Overdrive suppression of conduction at the canine Purkinje-muscle junction.

Abstract

We have shown previously that overdrive suppression of conduction in depolarized His-Purkinje tissue requires conduction asymmetry. In this study we examined whether overdrive suppression of conduction can occur at the Purkinje-muscle junction, where natural asymmetry of conduction exists. Canine Purkinje-muscle preparations were superfused with hyperkalemic Tyrode's solution (KCl 8 to 12 mM), and action potentials were recorded from Purkinje, junctional, and muscle cells. Initially, the Purkinje fiber was paced at the shortest cycle length at which 1:1 anterograde Purkinje-muscle conduction occurred. The papillary muscle then was paced for 10 to 50 beats at shorter cycle lengths during which, because of conduction asymmetry at the Purkinje-muscle junction, 1:1 retrograde muscle-Purkinje conduction also occurred.
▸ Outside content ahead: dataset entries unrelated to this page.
What follows belongs to an exercise in optimizing a design on an open flow for small area; a production flow would make more cautious choices. Where RTL was checked, it was by simulation tests only, not by an equivalence proof against the original. For run 4, only the layout was checked, not whether the RTL still works. Power figures rest on the tool's default switching activity, not on a simulated workload.

===== flow/design.v =====
module cia402_fsm (
  input  wire         clk,
  input  wire         rst,
  input  wire         start,
  input  wire         operational,
  input  wire         stop_req,
  input  wire [31:0]  cfg_target_vel,
  input  wire [7:0]   cfg_mode,
  input  wire [15:0]  cfg_max_torque,
  output wire         ex_req,
  input  wire         ex_valid,
  input  wire         ex_resp_fresh,
  input  wire [127:0] ex_in,
  input  wire [15:0]  ex_wkc,
  output wire [127:0] ex_out,
  output wire [2:0]   phase,
  output wire         exit_code,
  output wire [2:0]   dstate,
  output wire [32:0]  delta,
  output wire         delta_valid,
  output wire         moving,
  output wire         enable_evt,
  output wire [31:0]  enable_pos,
  output wire         report_valid,
  output wire [63:0]  report_cycle,
  output wire [15:0]  report_status,
  output wire [15:0]  report_control,
  output wire [31:0]  report_position,
  output wire [32:0]  report_delta,
  output wire [35:0]  report_rpm,
  output wire [31:0]  report_velocity,
  output wire [7:0]   report_mode,
  output wire [15:0]  report_wkc
);
  localparam [2:0] PH_IDLE   = 3'd0;
  localparam [2:0] PH_RUN    = 3'd1;
  localparam [2:0] PH_DRAIN  = 3'd2;
  localparam [2:0] PH_HALTED = 3'd3;
  localparam [2:0] PH_FAILED = 3'd4;
  localparam [8:0] LAP_FIRST   = 9'd12;     
  localparam [8:0] DRAIN_FIRST = 9'd462;    
  reg [2:0]   phase_q;
  reg         run_flag;
  reg [8:0]   lap_count;       
  reg [61:0]  cycle_div4;      
  reg         motor_enabled;
  reg [31:0]  start_pos;
  reg [15:0]  wkc;
  reg         cw7, cw3, cw21, cw0;  
  reg         tv_on;           
  reg         cfg_on;          
  reg [15:0]  in_status;
  reg [31:0]  in_pos;
  reg [31:0]  in_vel;
  reg [7:0]   in_mode;
  reg         enable_evt_q;
  reg         report_q;
  wire in_idle  = (phase_q == PH_IDLE);
  wire in_run   = (phase_q == PH_RUN);
  wire in_drain = (phase_q == PH_DRAIN);
  assign ex_req = (in_run && run_flag) || in_drain;
  wire do_start = in_idle && start && operational;
  wire do_sfail = in_idle && start && !operational;
  wire do_cycle = in_run && run_flag && ex_valid;
  wire do_stop  = in_run && !run_flag;
  wire do_drain = in_drain && ex_valid;
  wire take_in  = (do_cycle || do_drain) && ex_resp_fresh;
  wire [15:0] new_status = take_in ? ex_in[15:0]  : in_status;
  wire [31:0] new_pos    = take_in ? ex_in[47:16] : in_pos;
  wire s_fault = (new_status == 16'h1208);
  wire s_sod   = (new_status == 16'h1250);
  wire s_rtso  = (new_status == 16'h1231);
  wire s_swon  = (new_status == 16'h1233);
  wire s_open  = (new_status == 16'h1237) || (new_status == 16'h1637);
  wire s_known = s_fault || s_sod || s_rtso || s_swon || s_open;
  wire do_latch = do_cycle && s_open && !motor_enabled;
  wire       lap_end  = &lap_count;
  wire [8:0] lap_next = lap_end ? LAP_FIRST : lap_count + 9'd1;
  always @(posedge clk) begin
    wkc <= ex_wkc;
    if (rst) begin
      phase_q       <= PH_IDLE;
      run_flag      <= 1'b1;
      lap_count     <= LAP_FIRST;
      cycle_div4    <= 62'd0;
      motor_enabled <= 1'b0;
      start_pos     <= 32'd0;
      cw7           <= 1'b0;
      cw3           <= 1'b0;
      cw21          <= 1'b0;
      cw0           <= 1'b0;
      tv_on         <= 1'b0;
      cfg_on        <= 1'b0;
      in_status     <= 16'd0;
      in_pos        <= 32'd0;
      in_vel        <= 32'd0;
      in_mode       <= 8'd0;
      enable_evt_q  <= 1'b0;
      report_q      <= 1'b0;
    end else begin
      enable_evt_q <= do_latch;
      report_q     <= do_cycle && lap_end;
      if (stop_req)
        run_flag <= 1'b0;
      if (do_start)
        phase_q <= PH_RUN;
      if (do_sfail)
        phase_q <= PH_FAILED;
      if (take_in) begin
        in_status <= ex_in[15:0];
        in_pos    <= ex_in[47:16];
        in_vel    <= ex_in[79:48];
        in_mode   <= ex_in[119:112];
      end
      if (do_cycle) begin
        cfg_on    <= 1'b1;
        lap_count <= lap_next;
        if (lap_end)
          cycle_div4 <= cycle_div4 + 62'd125;
        if (s_known) begin
          cw7   <= s_fault;
          cw3   <= s_swon || s_open;
          cw21  <= !s_fault;
          cw0   <= s_rtso || s_swon || s_open;
          tv_on <= s_open;
        end
        if (do_latch) begin
          motor_enabled <= 1'b1;
          start_pos     <= new_pos;
        end
      end
      if (do_stop || do_drain) begin
        cfg_on <= 1'b1;
        cw7    <= 1'b0;
        cw3    <= 1'b0;
        cw21   <= 1'b0;
        cw0    <= 1'b0;
        tv_on  <= 1'b0;
      end
      if (do_stop) begin
        lap_count <= DRAIN_FIRST;
        phase_q   <= PH_DRAIN;
      end
      if (do_drain) begin
        lap_count <= lap_next;
        if (lap_end)
          phase_q <= PH_HALTED;
      end
    end
  end
  wire signed [32:0] delta_s = {in_pos[31], in_pos} - {start_pos[31], start_pos};
  wire hi_any  = |delta_s[31:10];
  wire hi_all  = &delta_s[31:10];
  wire mv_pos  = !delta_s[32] && (hi_any || (delta_s[9:0] > 10'd1000));
  wire mv_neg  =  delta_s[32] && (!hi_all || (delta_s[9:0] < 10'd24));
  wire [15:0] cw = {8'd0, cw7, 3'd0, cw3, cw21, cw21, cw0};
  assign ex_out = {8'd0,
                   cfg_on ? cfg_mode : 8'd0,
                   cfg_on ? cfg_max_torque : 16'd0,
                   16'd0,
                   tv_on ? cfg_target_vel : 32'd0,
                   32'd0,
                   cw};
  assign dstate = (in_status == 16'h1208) ? 3'd1 :
                  (in_status == 16'h1250) ? 3'd2 :
                  (in_status == 16'h1231) ? 3'd3 :
                  (in_status == 16'h1233) ? 3'd4 :
                  (in_status == 16'h1237 || in_status == 16'h1637) ? 3'd5 : 3'd0;
  assign phase       = phase_q;
  assign exit_code   = phase_q[2];
  assign delta       = delta_s;
  assign delta_valid = motor_enabled;
  assign moving      = motor_enabled && (mv_pos || mv_neg);
  assign enable_evt  = enable_evt_q;
  assign enable_pos  = start_pos;
  assign report_valid    = report_q;
  assign report_cycle    = {cycle_div4, 2'b00};
  assign report_status   = in_status;
  assign report_control  = cw;
  assign report_position = in_pos;
  assign report_delta    = delta_s;
  assign report_rpm      = {in_vel, 4'd0} - {{4{in_vel[31]}}, in_vel};
  assign report_velocity = in_vel;
  assign report_mode     = in_mode;
  assign report_wkc      = wkc;
endmodule

===== flow/flow/run.sh =====
#!/bin/bash
set -euo pipefail
export BUFFER_PORTS_ARGS="-buffer_cell sky130_fd_sc_hd__buf_1"
bash standard.sh > standard_flow.log 2>&1

===== flow/standard.sh =====
#!/bin/bash
# synth_recipe.tcl (not shown) runs the flow's synth.tcl, then flattens the netlist and writes it again
# the make line also repeats each setting of config.mk as NAME=value (left out here)
make -C /OpenROAD-flow-scripts/flow DESIGN_CONFIG=/design/flow/config.mk WORK_HOME=/design/flow/orfs CLKGATE_MAP_FILE= SYNTH_SCRIPT=/design/flow/synth_recipe.tcl "${@:-finish}"

===== flow/config.mk =====
export PLATFORM = sky130hd
export DESIGN_NAME = cia402_fsm
export DESIGN_NICKNAME = cia402_fsm
export VERILOG_FILES = /design/flow/design.v
export SDC_FILE = /design/flow/constraint.sdc
export NUM_CORES = 4
export LEC_CHECK = 0
export CAP_MARGIN = 20
export CORE_MARGIN = 2
export CORE_UTILIZATION = 40
export SLEW_MARGIN = 20

===== flow/constraint.sdc =====
create_clock -name core_clock -period 8.0 [get_ports {clk}]
set_input_delay 1.6000 -clock core_clock [delete_from_list [all_inputs] [get_ports {clk}]]
set_output_delay 1.6000 -clock core_clock [all_outputs]
set_load 0.01 [all_outputs]

==> summary.md, run 1 <==
| Metric | Value |
|---|---|
| Outcome | timing/DRC/antenna clean |
| Most frequent cells in the layout | 543 x buf_1, 220 x dfxtp_1, 203 x nor2_1, 199 x nand2_1, 143 x a21oi_1 |
| Clk pwr share | 39.9% |
| H-tree depth | 1 |
| Die area | 36000 sq um |
| Yosys Warn Count | 1 |
| Top FF cell, synth | dfxtp_1 |
| Starting density of the core | 40.2% |
| Distinct cells, synth | 83 |
| Worst hold path type | reg2reg |
| Post-detail-place hpwl | 38600 um |
| CTS Buffer Depth | 3 |
| Final Hold Fails | 0 |
| CTS tree | done |
| GRT overflow | 0 |
| Final net count | 2504 |
| First-pass GRT wire length | 70900 um |
| Worst Skew | 0.0186 ns |
| CP Max Fanout | 4 |
| #FFs+latches synth | 220 |
| Psw | 1.00 mW |
| Die X | 190 um |
| Mapped Cells | 1766 |
| Reg2Reg Launch Point | phase_q[2]$_SDFF_PP0_ |
| Final RePlAce weighted congestion | 0.938 |
| Post-Syn Area | 13800 sq um |
| CP Cell Sequence | inv_1 > ha_1 > inv_1 > fa_1 > a211oi_1 > o21ai_1 > nand3_1 > nand2_1 > a311oi_1 > o311ai_1 > or4_1 > o41ai_1 > a21oi_1 > buf_1 |
| Fmax | 161 MHz |
| Initial drt markers | 908 |
| Hold-fix buffers at CTS | 0 |
| Top cell by count, worst path | inv_1 |
| Area growth syn-to-layout | 19.3% |
| Final WL | 48600 um |
| Max Slew Vio Count | 0 |
| Commonest non-fill, non-tap cell in the layout | buf_1 |
| CP Capture Type | output pin |
| Pre-antenna DRT Iters | 5 |
| Final ANT Viol Nets | 0 |
| Sequential power share | 36.3% |
| Final period utilization | 77.6% |
| WL/cell | 18.0 um |
| RSZ-0062 raised after global routing | no |
| Number of CTS-inserted buffers | 28 |
| Worst EP arrival | 4.61 ns |
| Sequential area share after synthesis | 31.9% |
| Clk Latency, worst-skew pair | 0.57 ns |
| Leak | 6.28 nW |
| Internal power | 2.11 mW |
| Ys async rst share | 0% |
| Setup TNS | 0 ns |
| Post-synth EDFFs | 0 |
| Hold Slack | 0.465 ns |
| Avg Inst Size Synth | 7.81 sq um |
| FF-to-FF path depth | 12 |
| Worst R2R End | start_pos[20]$_SDFFE_PP0P_ |
| Worst Path Required | 6.40 ns |
| Vias in the first global route | 12.5k |
| Layout cells sized above 1 | 3.51% |
| Worst setup endpoint | moving |
| DRC violations left | 0 |
| I/O Buffers | 544 |
| Switching portion of total power | 32.3% |
| Vias | 13.9k |
| Vias/cell | 5.15 |
| Gate power share | 23.8% |
| Final core occ | 48.0% |
| Worst R2R Setup Slack | 3.39 ns |
| VDD IR max | 0.000163 V |
| Worst-path clk slew | 0.06 ns |
| Pwr dens | 189 nW/um^2 |
| Slew headroom | 31.7% |
| Postcts setup bufs | 0 |
| Crit Path Category | reg2out |
| Area post-placement | 15500 sq um |
| Total global-route track usage | 25.0% |
| Slowest cell on crit path | a311oi_1 |
| Row count | 68 |
| Startpoint types | flop |
| Final setup fails | 0 |
| CTS root buffer | clkbuf_16 |
| Clock Sinks | 220 |
| Number of max-cap violations | 0 |
| Antenna violations before repair | 2 |
| Chip Height | 190 um |
| Cell area after layout | 16500 sq um |
| Min Tclk post-route | 6.21 ns |
| Num ports | 665 |
| Crit-path max cell delay | 0.81 ns |
| Core box area | 34300 sq um |
| Resized cells post-CTS | 0 |
| Worst-margin pin slew | 1.02 ns |
| Crit. Startpoint | in_pos[0]$_SDFF_PP0_ |
| Largest net degree at the start of global routing | 93 |
synth_stat cells (all sizes together), types with 10 or more instances:
cell    instances  area [sq um]
and3           26           168
nand2         200           751
nand4          17           106
a21oi         145           733
ha             67           838
a31oi          11          68.8
mux2i          35           350
a21o           39           293
nand3          48           245
a211oi         42           320
buf           137          1000
or4            10          75.1
and2           70           438
o31ai          12          90.1
or3            21           141
o21a           10          75.1
nor3           34           185
inv            85           319
clkbuf         60           225
xor2           54           480
nor4           16           119
o21ai          45           225
nor2          205           780
xnor2          50           438
dfxtp         220          4400
flip-flops by register name (all words and copies together), names as in the netlist, 3 cells and up:
register and cells:
cycle_div4 62, in_mode 8, in_pos 32, in_status 16, in_vel 32, lap_count 9
phase_q 3, start_pos 32, wkc 16
stage by stage:
stage	cells	total power, mW	setup WS, ns
floorplan	1845	1.69	3.01
global placement	2654	1.88	2.26
detailed placement	2654	1.89	2.20
CTS	2704	3.14	1.89
global route	2704	3.25	1.53
finish	2705	3.11	1.79
routing by layer:
metal | up-vias | global-route usage (%) | wire length [um]
li1 | 6822 | - | -
met1 | 6469 | 31.4 | 20200
met2 | 563 | 41.3 | 22500
met3 | 72 | 7.95 | 4490
met4 | 2 | 7.25 | 1370
met5 | - | 0 | 13
critical path: cells and delay by family, from the launching register on:
kind	cells	cell delay, ns
adder cells (fa/ha/maj)	2	0.57
buffers and inverters	3	0.26
AND/OR/NAND/NOR	3	0.78
AO/OA/AOI/OAI	6	2.11
flip-flops	1	0.31
cell type report:
type,count,area (sq um)
Fill cell,3512,17800
Antenna cell,1,2.50
Tap cell,455,569
Timing Repair Buffer,551,2100
Multi-Input combinational cell,1343,8160
Sequential cell,220,4400
Clock inverter,11,114
Inverter,85,319
Clock buffer,39,802
power groups by stage:
stage	logic [mW]	registers, mW	clock network, mW
global route	0.798	1.13	1.32
CTS	0.739	1.13	1.27
global placement	0.731	1.15	0
finish	0.741	1.13	1.24
floorplan	0.540	1.15	0
detailed placement	0.736	1.15	0
worst min-delay path by stage:
stage,slack [ns],cells after the start,end,start
finish,0.46,2,in_mode[1]$_SDFFE_PP0N_,in_mode[1]$_SDFFE_PP0N_
global route,0.49,2,in_mode[0]$_SDFFE_PP0N_,in_mode[0]$_SDFFE_PP0N_
CTS,0.47,2,in_mode[0]$_SDFFE_PP0N_,in_mode[0]$_SDFFE_PP0N_
detailed placement,0.46,2,in_mode[0]$_SDFFE_PP0N_,in_mode[0]$_SDFFE_PP0N_
global placement,0.45,2,in_mode[1]$_SDFFE_PP0N_,in_mode[1]$_SDFFE_PP0N_
floorplan,0.44,2,lap_count[7]$_SDFFE_PP0P_,lap_count[7]$_SDFFE_PP0P_
cells by family after synthesis:
logic type | synth area share [%]
fa+ha+maj | 6.22
flops | 31.9
other cells | 0.0272
buf+inv | 11.2
mux | 2.62
xor+xnor | 6.65
compound gates | 16.8
simple gates | 24.5
==> inputs of run 2 (changes only) <==
--- a/flow/config.mk
+++ b/flow/config.mk
@@ -10,2 +10,3 @@
 export CORE_UTILIZATION = 40
+export CTS_BUF_LIST = sky130_fd_sc_hd__clkbuf_4
 export SLEW_MARGIN = 20
==> run 2 against run 1 <==
Against the previous run: worst hold slack about the same; sequential power about the same; wire length rose by 0.71%; combinational power about the same; synthesized cell count unchanged; largest cell class unchanged.
==> summary.md, run 2 <==
| Metric | Value |
|---|---|
| Chip Height | 190 um |
| Worst EP arrival | 4.75 ns |
| Vias in the first global route | 12.8k |
| Total global-route track usage | 25.3% |
| Die area | 36000 sq um |
| Worst-margin pin slew | 1.04 ns |
| Sequential area share after synthesis | 31.9% |
| CTS root buffer | clkbuf_4 |
| Post-Syn Area | 13800 sq um |
| Pre-antenna DRT Iters | 7 |
| Clock Sinks | 220 |
| Layout cells sized above 1 | 5.63% |
| CP Capture Type | output pin |
| Area growth syn-to-layout | 18.3% |
| Startpoint types | flop |
| H-tree depth | 2 |
| I/O Buffers | 544 |
| Mapped Cells | 1766 |
| Share of the synthesized area in the top cell type | 31.9% |
| Final Hold Fails | 0 |
| Min Tclk post-route | 6.35 ns |
| Postcts setup bufs | 0 |
| Commonest cells post-synth | 220 x dfxtp_1, 203 x nor2_1, 200 x nand2_1 |
| Leak | 6.28 nW |
| Hold Slack | 0.465 ns |
| Top-count cell post-synth | dfxtp_1 |
| Final setup margin | 1.65 ns |
| VDD IR max | 0.000135 V |
| Outcome | timing/DRC/antenna clean |
| Resized cells post-CTS | 0 |
| Register Area | 4400 sq um |
| Final net count | 2537 |
| Vias/cell | 5.14 |
| Slew headroom | 30.6% |
| Synth area leader | dfxtp_1 |
| Number of max-cap violations | 0 |
| WL/cell | 17.7 um |
| Adder and majority gate portion of the synthesized area | 6.22% |
| Antenna violations before repair | 3 |
| Vias | 14.2k |
| Worst-path clk slew | 0.06 ns |
| Post-synth EDFFs | 0 |
| DRC violations left | 0 |
| Initial drt markers | 805 |
| Hold-fix buffers at CTS | 0 |
| Clk Latency, worst-skew pair | 0.80 ns |
| RSZ-0062 raised after global routing | no |
| Worst hold path type | reg2reg |
| Final WL | 48900 um |
| Commonest non-fill, non-tap cell in the layout | buf_1 |
| First-pass GRT wire length | 71300 um |
| Die X | 190 um |
| Final setup fails | 0 |
| Pwr dens | 177 nW/um^2 |
| Number of CTS-inserted buffers | 61 |
| Max Slew Vio Count | 0 |
| CP Max Fanout | 4 |
| Post-synthesis compound-gate area fraction | 16.8% |
| Register bank with the most flops | cycle_div4 |
| GRT overflow | 0 |
| Row count | 68 |
| CTS Buffer Depth | 3 |
| CTS tree | done |
| Worst Path Required | 6.40 ns |
| Ys async rst share | 0% |
| Synth Area in Simple Gates | 24.5% |
| Synth top area cells | dfxtp_1 32%, buf_4 6.9%, ha_1 6.1% |
| Final period utilization | 79.4% |
| Top FF cell, synth | dfxtp_1 |
| Max reg flops | 62 |
| #FFs+latches synth | 220 |
| Post-detail-place hpwl | 38600 um |
| Synth Area in XOR/XNOR | 6.65% |
| # fillers | 3557 |
| Final ANT Viol Nets | 0 |
| Setup TNS | 0 ns |
| Main combinational cell family by area after synthesis | simple AND/OR/NAND/NOR gates |
| Pre-CTS WS | 2.20 ns |
| Distinct cells, synth | 83 |
| Final RePlAce weighted congestion | 0.938 |
| Most frequent cells in the layout | 543 x buf_1, 220 x dfxtp_1, 203 x nor2_1, 199 x nand2_1, 143 x a21oi_1 |
| Core box area | 34300 sq um |
| Largest net degree at the start of global routing | 93 |
| Num ports | 665 |
| Crit Path Category | reg2out |
| Avg Inst Size Synth | 7.81 sq um |
| Multiplexer share of the synthesized area | 2.62% |
| Yosys Warn Count | 1 |
| Starting density of the core | 40.2% |
| Multi-input gate area in the final layout | 8160 sq um |
| Fmax | 157 MHz |
| Worst Skew | 0.0566 ns |
run 2: cell counts after synthesis:
No cell type changed its count.
run 2: kinds of logic (layout without fill, tap and decap cells):
| kind of cell | count (synthesis) | in the layout |
|---|---|---|
| and+or+nand+nor | 694 | 694 |
| AOI/OAI and AO/OA | 361 | 361 |
| buffers and inverters | 282 | 745 |
| DFF | 220 | 220 |
| xor gates and xnor gates | 104 | 104 |
| adders and majority gates | 68 | 68 |
| muxes | 36 | 36 |
| other | 1 | 82 |
run 2: stage by stage:
| stage | power, mW | cell area, sq um | util, % | instances |
|---|---|---|---|---|
| final | 2.89 | 16300 | 47.6 | 2765 |
| after detailed placement | 1.89 | 15500 | 45.4 | 2654 |
| after global routing | 3.04 | 16300 | 47.6 | 2764 |
| after CTS | 2.93 | 16300 | 47.6 | 2763 |
| after global placement | 1.88 | 15500 | 45.4 | 2654 |
| after floorplan | 1.69 | 14100 | - | 1845 |
run 2: worst paths after layout:
| check | startpoint | end | slack, ns | cells after the start |
|---|---|---|---|---|
| max reg2reg | phase_q[2]$_SDFF_PP0_ | start_pos[20]$_SDFFE_PP0P_ | 3.35 | 12 |
| max | start_pos[0]$_SDFFE_PP0P_ | moving | 1.65 | 14 |
| min reg2reg | in_mode[1]$_SDFFE_PP0N_ | in_mode[1]$_SDFFE_PP0N_ | 0.46 | 2 |
| min | in_mode[1]$_SDFFE_PP0N_ | in_mode[1]$_SDFFE_PP0N_ | 0.46 | 2 |
run 2: critical path, cell delays in order, from the launching register on:
cell and delay [ns]:
dfxtp_1 0.36, ha_1 0.17, inv_1 0.05, fa_1 0.42
a211oi_1 0.31, o21ai_1 0.23, a41oi_1 0.35, and4b_1 0.30
o211a_1 0.30, o2111ai_1 0.20, nand3b_1 0.27, or4_1 0.59
nor3_1 0.20, a21oi_1 0.10, buf_1 0.14
run 2: power breakdown:
part / internal (mW) / total (mW) / switching [mW] / leakage [nW]
combinational: 0.264 / 0.740 / 0.475 / 4.05
sequential: 1.11 / 1.13 / 0.0181 / 1.78
clock: 0.523 / 1.02 / 0.501 / 0.454
total: 1.90 / 2.89 / 0.995 / 6.28
run 2: layout make-up:
class,instances,share of cell area [%]
Multi-Input combinational cell,1343,50.0
Sequential cell,220,27.0
Tap cell,455,3.49
Clock buffer,92,4.23
Clock inverter,17,0.490
Inverter,85,1.95
Timing Repair Buffer,551,12.9
Antenna cell,2,0.0307
run 2: layer usage:
layer	GRT usage, %	share of wire (%)	vias to the layer above
met5	0	0.027	-
met4	10.5	3.3	2
met3	8.37	9.1	87
met2	40.9	46	585
met1	31.0	42	6616
li1	-	-	6929
==> inputs of run 3 (changes only) <==
==> flow/run.sh (new file) <==
#!/bin/bash
# synth_recipe.tcl (not shown) runs the flow's synth.tcl, then flattens the netlist and writes it again
# the make line also repeats each setting of config.mk as NAME=value (left out here)
make -C /OpenROAD-flow-scripts/flow DESIGN_CONFIG=/design/flow/config.mk WORK_HOME=/design/flow/orfs CLKGATE_MAP_FILE= SYNTH_SCRIPT=/design/flow/synth_recipe.tcl finish
--- a/flow/config.mk
+++ b/flow/config.mk
@@ -10,3 +10,2 @@
 export CORE_UTILIZATION = 40
-export CTS_BUF_LIST = sky130_fd_sc_hd__clkbuf_4
 export SLEW_MARGIN = 20
removed: flow/flow/run.sh
removed: flow/standard.sh
==> run 3 against run 2 <==
Against the previous run: worst setup slack got worse by 0.022 ns; wire length increased by 6.7%; clock-buffer cell count decreased by 57; still clean on timing, DRC and antenna; sequential share of layout area decreased by 4.8 points; critical path depth unchanged; largest power group is now clock; worst hold slack got worse by 0.011 ns; sequential power about the same.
After overdrive papillary muscle pacing, Purkinje fiber pacing at the same cycle length that previously resulted in 1:1 conduction now produced transient Purkinje-muscle conduction block (overdrive suppression of conduction). The degree and duration of overdrive suppression of conduction were proportional to the rate and duration of overdrive pacing. After overdrive pacing, Purkinje cell action potential amplitude and Vmax recovered within 300 msec, yet conduction block persisted for up to 7 sec. In contrast, excitability in papillary muscle cells near the Purkinje-muscle junction increased continuously after overdrive pacing. These data suggest that rapid activation of Purkinje cells during overdrive pacing was not required for overdrive suppression of conduction and that restoration of conduction after overdrive pacing was determined primarily by recovery of excitability in papillary muscle cells. Transient Purkinje-muscle conduction block after periods of rapid ventricular rates might account for overdrive-induced conduction disturbances normally attributed to bundle branch block.